File: flow/config.mk
export PLATFORM = sky130hd
export DESIGN_NAME = chip_top
export DESIGN_NICKNAME = chip_top
export VERILOG_FILES = /design/flow/design.v
export SDC_FILE = /design/flow/constraint.sdc
export NUM_CORES = 4
export LEC_CHECK = 0
export CAP_MARGIN = 20
export CORE_MARGIN = 2
export CORE_UTILIZATION = 70
export SETUP_SLACK_MARGIN = 1.7
export SLEW_MARGIN = 20
File: flow/constraint.sdc
create_clock -name core_clock -period 5.92 [get_ports {clk_i}]
set_input_delay 1.1840 -clock core_clock [delete_from_list [all_inputs] [get_ports {clk_i}]]
set_output_delay 1.1840 -clock core_clock [all_outputs]
set_load 0.01 [all_outputs]
File: flow/design.v
module multiplier #(parameter width_p="inv")
  ( input      [width_p-1:0] a_i
  , input      [width_p-1:0] b_i
  , output [(2*width_p)-1:0] c_o
  );
  assign c_o = a_i * b_i;
endmodule
module chip_top
  ( input          clk_i
  , input          reset_i
  , input          v_i
  , input  [31:0]  a_i
  , input  [31:0]  b_i
  , output         v_o
  , output [63:0]  c_o
  );
  reg        v_r, v_o_r;
  reg [31:0] a_r, b_r;
  reg [63:0] c_r;
  wire [63:0] c_n;
  multiplier #(.width_p(32)) MULT
    (.a_i(a_r)
    ,.b_i(b_r)
    ,.c_o(c_n)
    );
  always @(posedge clk_i) begin
    if (reset_i) begin
      v_r   <= 1'b0;
      v_o_r <= 1'b0;
    end else begin
      v_r   <= v_i;
      v_o_r <= v_r;
    end
    a_r <= a_i;
    b_r <= b_i;
    c_r <= c_n;
  end
  assign v_o = v_o_r;
  assign c_o = c_r;
endmodule
File: flow/run.sh
#!/bin/bash
# the make line also repeats each setting of config.mk as NAME=value (left out here)
make -C /OpenROAD-flow-scripts/flow DESIGN_CONFIG=/design/flow/config.mk WORK_HOME=/design/flow/orfs CLKGATE_MAP_FILE= finish
==> notes.md, run 1 <==
Implementation results.

The capture point of the critical path is c_r[60]$_DFF_P_. The most used flip-flop cell is dfxtp_1. The adder-cell area share of the yosys netlist is 59.2%. The count of library flops with an enable pin is 0. The number of standard cells reported by yosys is 3824. Setup repair after global routing could not meet its margin everywhere. Of the combinational cells, the family taking the most area is adder cells. The critical register-to-register path startpoint is b_r[5]$_DFF_P_. The run finished, with violations left.

The cell-mix breakdown from Yosys lists the XOR/XNOR area share as 1.51%. The I/O pin count is 132. The timing report lists the critical path depth as 21 cells. The largest fanout on the critical path is 22. In this run the remaining antenna-violating nets after routing total 0. The floorplan die area is 53100 um2. The footprint of the flip-flops and latches is 2710 um2. The CTS clock-pin slew for the worst setup and hold paths is 0.08 ns.

The share of the clock period used by the worst path after layout is 139%. The sum of buffers and inverters on the critical path is 3. The final-report hold violation count is 0.

The total number of warnings across the stage logs is 33. The cell type with the largest total area is fa_1. For reference, the placement row count at floorplan is 82. The synthesis stats list as the most numerous cell fa_1.

The average wire per cell in the routed design is 27.6 um. The top achievable clock speed is 0.121 GHz. The basic-gate share of the synthesized area counting and, or, nand and nor cells is 16.8%. A clean result was blocked by setup timing. The synthesized netlist has a Yosys-reported chip area of 35900 um2. The first-pass GRT wire length is 187000 um. The gate-level netlist out of Yosys references 50 unique cell types. For the worst-skew pair, the clock arrives at the later sink with an insertion delay of 0.54 ns. The number of stages on the worst hold path is 1.

The routed layout has 31800 vias. Compared with the post-synthesis result, the final layout area differs by 25.4%. The critical path endpoint category is a register. The cell area that synthesis handed to floorplanning was 35900 um2. Entering global routing, the biggest net connects 26 pins. The hold buffer count at CTS is 0. The layout stage reports a final design area of 45000 um2. The largest individual stage delay along the critical path comes from the cell fa_2.

CTS reports a maximum clock tree buffer depth of 2. Across all setup checks in the final design, the least slack found is -2.33 ns. The post-layout minimum cycle time is 8.25 ns. After detailed routing, the number of remaining DRC violations is 0.

The worst setup path is launched from a register. The number of nets in the layout is 5537. The synthesized netlist handed to floorplanning was reported with a cell count of 3824. Among cell families on the critical path, the largest total delay comes from adder cells. The layout has 2198 filler cells. The number of antenna violations at the first check in global routing is 15.

The via count of the first global-routing pass is 34200. The worst hold slack after final layout is 0.452 ns. The pre-antenna-repair detailed-routing pass consisted of 10 iterations. The combined area of the multi-input logic cells is 31000 um2. Buffers placed on the I/O ports in this run total 131. The worst clock skew is 0.0414 ns.

The terminus of the critical flop-to-flop path is c_r[60]$_DFF_P_. Looking at the max-slew report, the worst-margin pin has a slew of 0.700 ns. The synthesized flop and latch total is 130. The critical path goes through and2_1 -> fa_1 -> fa_1 -> fa_1 -> inv_1 -> fa_1 -> inv_1 -> fa_1 -> fa_1 -> fa_2 -> fa_1 -> ha_4 -> nand4_1 -> nor4_4 -> inv_1 -> a211oi_2 -> o21ai_2 -> o21a_4 -> o211ai_1 -> a31oi_1 -> xnor2_1. The setup slack of the worst register-to-register path is -2.33 ns. The area share of the largest cell type after synthesis is 50.0%. The worst register-to-register path depth is 21. According to the timing report, the critical path is launched from b_r[5]$_DFF_P_.

The TritonCTS clock tree is done. The critical path is of the register to register type. The number of clock sinks seen by CTS is 130. The congestion estimate from routability-driven global placement came to 1.00. The commonest cells after synthesis are fa_1, inv_1, and2_1, nand2_1, ha_1.

The share of synthesized area occupied by flip-flops and latches is 7.26%. The portion of netlist area occupied by mux cells is 0%. The per-cell via count in the routed design is 6.35.

Wires add up to 138000 um. The finished layout holds 5009 standard cells, fillers aside. According to the timing report, the arrival time at the worst endpoint equals 8.65 ns. The die outline width is 230 um. The number of endpoints failing setup at the final stage is 54. Clock tree synthesis selected as its root buffer the cell clkbuf_16. The aggregate global routing overflow is 0. The longest incremental delay of any stage on the critical path is reported as 0.81 ns. The clock H-tree reported by CTS has 4 levels. Counting stages on the worst path, the most repeated cell is fa_1.

Once iteration 0 of detailed routing completed, the report listed 3708 DRC markers. By area the synthesized netlist is led by fa_1, and2_1, ha_1. The cell-mix breakdown from Yosys lists the compound-gate area share as 3.79%.

The classification of the worst-slack hold path is register to register. The capture endpoint of the worst hold path is v_o_r$_SDFF_PP0_.

The number of buffers inserted during clock tree synthesis is 17. The net count after synthesis is 5050. The number of cells in the design after placement is 4855. The count of yosys warnings during synthesis is 1.

From bottom edge to top edge, the die measures 230 um. For this run, asynchronously set or reset flops after synthesis account for 0%. The startpoint of the tightest hold check path is v_r$_SDFF_PP0_.

The worst endpoint required time is 6.31 ns.

The HPWL after detailed placement is 88300 um. The total placed instance area is 41300 um2. In the final report, the number of pins over their slew limit comes to 0. The worst pin sits at a relative slew slack of 53.2%.

The number of maximum-capacitance violations recorded for the run is 0. The core footprint is 50400 um2. The floorplan step records an initial core utilization of 71.2%. The global routing report lists combined usage of all routing layers as 47.5%. After synthesis, the mean cell area works out to 9.38 um2.
[through the flow]
stage                     setup TNS (ns)  utilization (%)  setup slack (ns)
after CTS                         -42.91             87.1             -1.22
after detailed placement          -55.79             82.0             -1.61
after floorplan                   -17.84                -            -0.763
after global placement            -49.63             82.0             -1.44
after global routing              -89.06             89.3             -2.36
final                             -86.18             89.3             -2.33
[layer usage]
layer | track usage [%] | up-vias | share of wire (%)
li1 | - | 12100 | -
met1 | 50.0 | 15400 | 28
met2 | 76.2 | 2942 | 44
met3 | 15.7 | 1364 | 15
met4 | 42.2 | 20 | 13
met5 | 0.0919 | - | 0.34
[area by class of cell]
cell class	instances	area share (%)
diodes	13	0.0723
clock buffers	18	0.976
clock inverters	14	0.337
inverters	873	7.28
multi-input cells	2603	68.9
flip-flops and latches	130	6.02
well taps	672	1.87
repair buffers	686	14.6
[repair_timing]
item,4_1_cts,5_1_grt
gates cloned,6,4
endpoints found under the setup margin,58,58
buffers inserted,66,33
pin swaps,131,109
resized,313,168
endpoints found under the hold margin,0,0
==> inputs of run 2 (changes only) <==
CAP_MARGIN = 40   (was 20)
CORE_UTILIZATION = 72   (was 70)
SETUP_SLACK_MARGIN = 1.77   (was 1.7)
clock period = 6.11 ns   (was 5.92 ns; I/O delays follow)
==> run 2 against run 1 <==
The flow now stops in global routing (5_1_grt). Synthesized area did not move. Synthesized cell count did not move. Die area fell by 2.7%.
==> notes.md, run 2 <==
Flow results follow.

Run status: stopped before the end (was failed layout checks). Progress stopped at global routing (5_1_grt). The tool reported: "[ERROR GRT-0232] Routing congestion too high. Check the congestion heatmap in the GUI". Leading cell types by total area after synthesis: fa_1, and2_1, ha_1 (unchanged). The number of rows created at floorplan is 81 (was 82).

The count of library flops with an enable pin is 0 (unchanged). The core footprint is 49100 um2 (was 50400 um2). The synthesized flop and latch total is 130 (unchanged). Top cells by instance count after synthesis: fa_1, inv_1, and2_1, nand2_1, ha_1 (unchanged). The global placer's final weighted congestion was 0.957 (was 1.00).

The unique cell type count in the Yosys netlist is 50 (unchanged). The basic-gate share of the synthesized area counting and, or, nand and nor cells is 16.8% (unchanged). The share of the synthesized netlist area taken by xor and xnor gates is 1.51% (unchanged). The average footprint of a synthesized cell is 9.38 um2 (unchanged). The most common cell in the synthesized netlist is fa_1 (unchanged). The cell type with the largest total area is fa_1 (unchanged). The post-synth design cell area was 35900 um2 (unchanged). The share of synthesized area occupied by flip-flops and latches is 7.26% (unchanged). The number of H-tree levels is 4 (unchanged).

The most used flip-flop cell was dfxtp_1 (unchanged). The net count of the mapped netlist is 5050 (unchanged). The portion of netlist area occupied by mux cells was 0% (unchanged). The overall die height is 227 um (was 230 um). The number of clock sinks seen by CTS is 130 (unchanged). The clock root buffer is clkbuf_16 (unchanged). The adder-cell area share of the yosys netlist is 59.2% (unchanged). The yosys-reported design area after synthesis was 35900 um2 (unchanged). The combined global-route utilization of all metal layers is 73.5%. The number of buffers between clock root and the deepest sink came to 2 (unchanged). The number of instances in the synthesized netlist came to 3824 (unchanged).

The number of buffers inserted by port buffering is 131 (unchanged). The main kind of combinational logic by area is adder cells (unchanged). The total placed instance area is 41300 um2 (about the same). The number of buffers inserted during clock tree synthesis is 17 (unchanged). The aggregate global routing overflow is 158. The die outline width is 227 um (was 230 um). The area fraction in compound gates came to 3.79% (unchanged). The number of standard cells reported by yosys was 3824 (unchanged).

The area share of the largest cell type after synthesis is 50.0% (unchanged). The detailed-placement wirelength estimate is 89300 um (was 88300 um). The count of yosys warnings during synthesis came to 1 (unchanged). The floorplan core density came to 73.1% (was 71.2%).

The floorplan die area was 51600 um2 (was 53100 um2). The proportion of register bits with asynchronous set or reset after synthesis is 0% (unchanged). The I/O pin count came to 132 (unchanged).
==> run 2: stage by stage <==
| stage | cells | hold WS (ns) | setup WS [ns] | utilization, % |
|---|---|---|---|---|
| after CTS | 4935 | 0.460 | -1.04 | 88.3 |
| after detailed placement | 4848 | 0.438 | -1.29 | 84.2 |
| after global placement | 4848 | 0.428 | -1.24 | 84.2 |
| after floorplan | 3824 | 0.414 | -0.573 | - |
==> run 2: layer usage <==
metal  overflow  track usage [%]
met5          0             40.7
met3          2             60.0
met1          2             73.0
met4         59             68.9
met2         95             89.8
==> run 2: repair_timing <==
| action | CTS |
|---|---|
| buffers inserted | 55 |
| resized | 259 |
| hold endpoints to repair | 0 |
| cloned | 0 |
| pin swaps | 111 |
| endpoints found under the setup margin | 57 |
| hold buffers | 0 |
==> inputs of run 3 (changes only) <==
CAP_MARGIN = 20   (was 40)
CORE_ASPECT_RATIO = 0.5   (was default)
CTS_CLUSTER_DIAMETER = 372   (was default)
CTS_CLUSTER_SIZE = 95   (was default)
HOLD_SLACK_MARGIN = 0.29   (was default)
PLACE_DENSITY = 0.4   (was default)
SETUP_SLACK_MARGIN = 1.21   (was 1.77)
TNS_END_PERCENT = 5   (was default)
clock period = 5.62 ns   (was 6.11 ns; I/O delays follow)
==> run 3 against run 2 <==
The layout now fails its checks (setup timing). Synthesized cell count unchanged. Die area up 0.21%. Synthesized area did not move.
==> notes.md, run 3 <==
Implementation results.

Run status: failed layout checks (was stopped before the end). The reasons given for failing layout checks are setup timing. Based on the critical path, the design can be clocked at up to 0.137 GHz. The worst slack at placement is -2.25 ns (was -1.29 ns). The stage logs contain a warning count of 31. The report counts max-capacitance violations totalling 0.

The first-iteration detailed-routing DRC count is 2378. The capture point of the critical path is c_r[60]$_DFF_P_.

The count of library flops with an enable pin is 0 (unchanged). The routed wire length is 98700 um. Together, buffers and inverters on the worst path number 6. The number of nets in the layout is 5432. The unique cell type count in the Yosys netlist is 50 (unchanged).

The timing report attributes the biggest portion of critical-path delay to adder cells. Global routing finished with a remaining overflow of 0. The pin closest to its max-slew limit shows a slew of 0.553 ns.

The area share of the largest cell type after synthesis is 50.0% (unchanged). The cell type with the largest total area was fa_1 (unchanged). Leading cell types by total area after synthesis: fa_1, and2_1, ha_1 (unchanged). The tightest hold path in the finished design has a slack of 0.447 ns. The via count of the first global-routing pass is 31500.

In this run the critical register-to-register path is launched from b_r[19]$_DFF_P_. Global routing consumed, over all layers together, 40.0% of the routing resources. The number of standard cells reported by yosys was 3824 (unchanged). The critical path class is register to register. In the post-route analysis, the smallest setup slack over all paths is -1.69 ns.

The cell count of the worst reg-to-reg path is 24. According to the timing report, the critical path is launched from b_r[19]$_DFF_P_. The final report lists the setup-violating endpoint count as 53. The final instance count without filler cells is 4869. Cells fill 87.5% of the core in the end. The post-synth design cell area is 35900 um2 (unchanged). The floorplan die area came to 51700 um2 (was 51600 um2). The share of synthesized area occupied by flip-flops and latches is 7.26% (unchanged). The number of clock sinks seen by CTS came to 130 (unchanged). The number of antenna violations at the first check in global routing is 1. The number of cells in the design after placement is 4813 (was 4848). STA classifies the critical path startpoint as a register.

The detailed router placed 28100 vias in this run. The most common cell in the synthesized netlist is fa_1 (unchanged). The peak per-stage delay on the critical path is 0.56 ns. The number of rows created at floorplan is 57 (was 81). The number of H-tree levels is 4 (unchanged).

The first global-routing pass estimated 159000 um of wire. The number of buffers inserted by port buffering is 131 (unchanged). The cell sequence reported for the critical path is buf_4 -> nand2_1 -> fa_1 -> inv_1 -> fa_1 -> inv_1 -> fa_1 -> fa_1 -> fa_1 -> inv_1 -> fa_1 -> fa_1 -> fa_1 -> ha_4 -> buf_4 -> nand4_1 -> nor4_2 -> inv_1 -> a211oi_4 -> o21ai_4 -> o21a_4 -> o211ai_1 -> a31oi_1 -> xnor2_1.

The number of DRC violations after detailed routing is 0. TritonCTS built the clock tree. The proportion of register bits with asynchronous set or reset after synthesis is 0% (unchanged). The floorplan core density was 73.4% (was 73.1%). Entering global routing, the biggest net connects 26 pins. The terminus of the critical flop-to-flop path is c_r[60]$_DFF_P_. The classification of the worst-slack hold path is register to register. The synthesized flop and latch total came to 130 (unchanged). STA classifies the critical path endpoint as a register. The max-slew violation count is 0. Setup repair after global routing could not meet its margin everywhere.

The CTS clock-pin slew for the worst setup and hold paths is 0.08 ns. The net count of the mapped netlist is 5050 (unchanged). The count of yosys warnings during synthesis is 1 (unchanged).

The core footprint came to 48900 um2 (was 49100 um2). The overall die height is 162 um (was 227 um). The relative slew slack is 62.7%. The script logs the ratio of routed vias to standard cells as 5.77. In the hold timing report, the worst path depth is 1. The most used flip-flop cell is dfxtp_1 (unchanged). The basic-gate share of the synthesized area counting and, or, nand and nor cells is 16.8% (unchanged). The portion of netlist area occupied by mux cells came to 0% (unchanged). The global placer's final weighted congestion is 0.911 (was 0.957). STA shows the worst min-delay path finishing at v_o_r$_SDFF_PP0_. The final critical path takes up 130% of the cycle. The number of instances in the synthesized netlist is 3824 (unchanged).

The final-report hold violation count is 0. The most repeated library cell on the critical path is fa_1. STA puts the critical path data required time at 6.00 ns. The hold buffer count at CTS was 0 (unchanged). The average footprint of a synthesized cell is 9.38 um2 (unchanged). The adder-cell area share of the yosys netlist is 59.2% (unchanged). The clock root buffer is clkbuf_16 (unchanged). The number of buffers between clock root and the deepest sink is 2 (unchanged). The main kind of combinational logic by area is adder cells (unchanged). Looking at hold timing, the worst path starts from v_r$_SDFF_PP0_. The detailed-placement wirelength estimate is 78000 um (was 89300 um).

The worst clock skew is 0.0193 ns. The yosys-reported design area after synthesis is 35900 um2 (unchanged). The first TritonRoute pass finished after 8 iterations. For the worst setup path, the data arrival time is 7.69 ns.

The critical path crosses 24 cells after its start point. The smallest clock period supported by the final layout is computed as 7.31 ns. The number of buffers inserted during clock tree synthesis was 17 (unchanged). The die outline width came to 320 um (was 227 um).

The share of the synthesized netlist area taken by xor and xnor gates was 1.51% (unchanged). Top cells by instance count after synthesis: fa_1, inv_1, and2_1, nand2_1, ha_1 (unchanged). Looking at the critical path, the single cell with the biggest stage delay is fa_1. The area growth from synthesis to layout is 19.1%.

The I/O pin count is 132 (unchanged). The clock latency on the worst-skew pair is 0.50 ns.

The post-route antenna net violation count is 0. The largest fanout on the critical path is 10. The script logs the mean routed wire length per placed instance as 20.3 um. For flop-to-flop paths, the worst setup slack is -1.69 ns. The area fraction in compound gates is 3.79% (unchanged).
==> run 3: stage by stage <==
step,TNS (ns),area [um2]
6_report,-60.72,42700
5_1_grt,-70.06,42700
4_1_cts,-56.75,42300
3_5_place_dp,-72.64,41000
3_3_place_gp,-67.15,41000
2_1_floorplan,-32.55,36100
==> run 3: final cells by class <==
class                           instances  area, um2
Antenna cell                            1       2.50
Timing Repair Buffer                  581       5240
Clock buffer                           17        425
Sequential cell                       130       2700
Tap cell                              649        812
Multi-Input combinational cell       2603      30100
Fill cell                            2462       6120
Clock inverter                         15        184
Inverter                              873       3280
==> run 3: what timing repair did <==
item	4_1_cts	5_1_grt
endpoints found under the setup margin	57	57
resized	158	81
setup buffers	16	7
hold endpoints to repair	0	0
pin swaps	61	55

● ● ● ● ● ● ●

● **Problem to work on**: For the listing above, say how many lines hold the word "limit". Nothing but the number is needed.

● **Solution to this task**: 2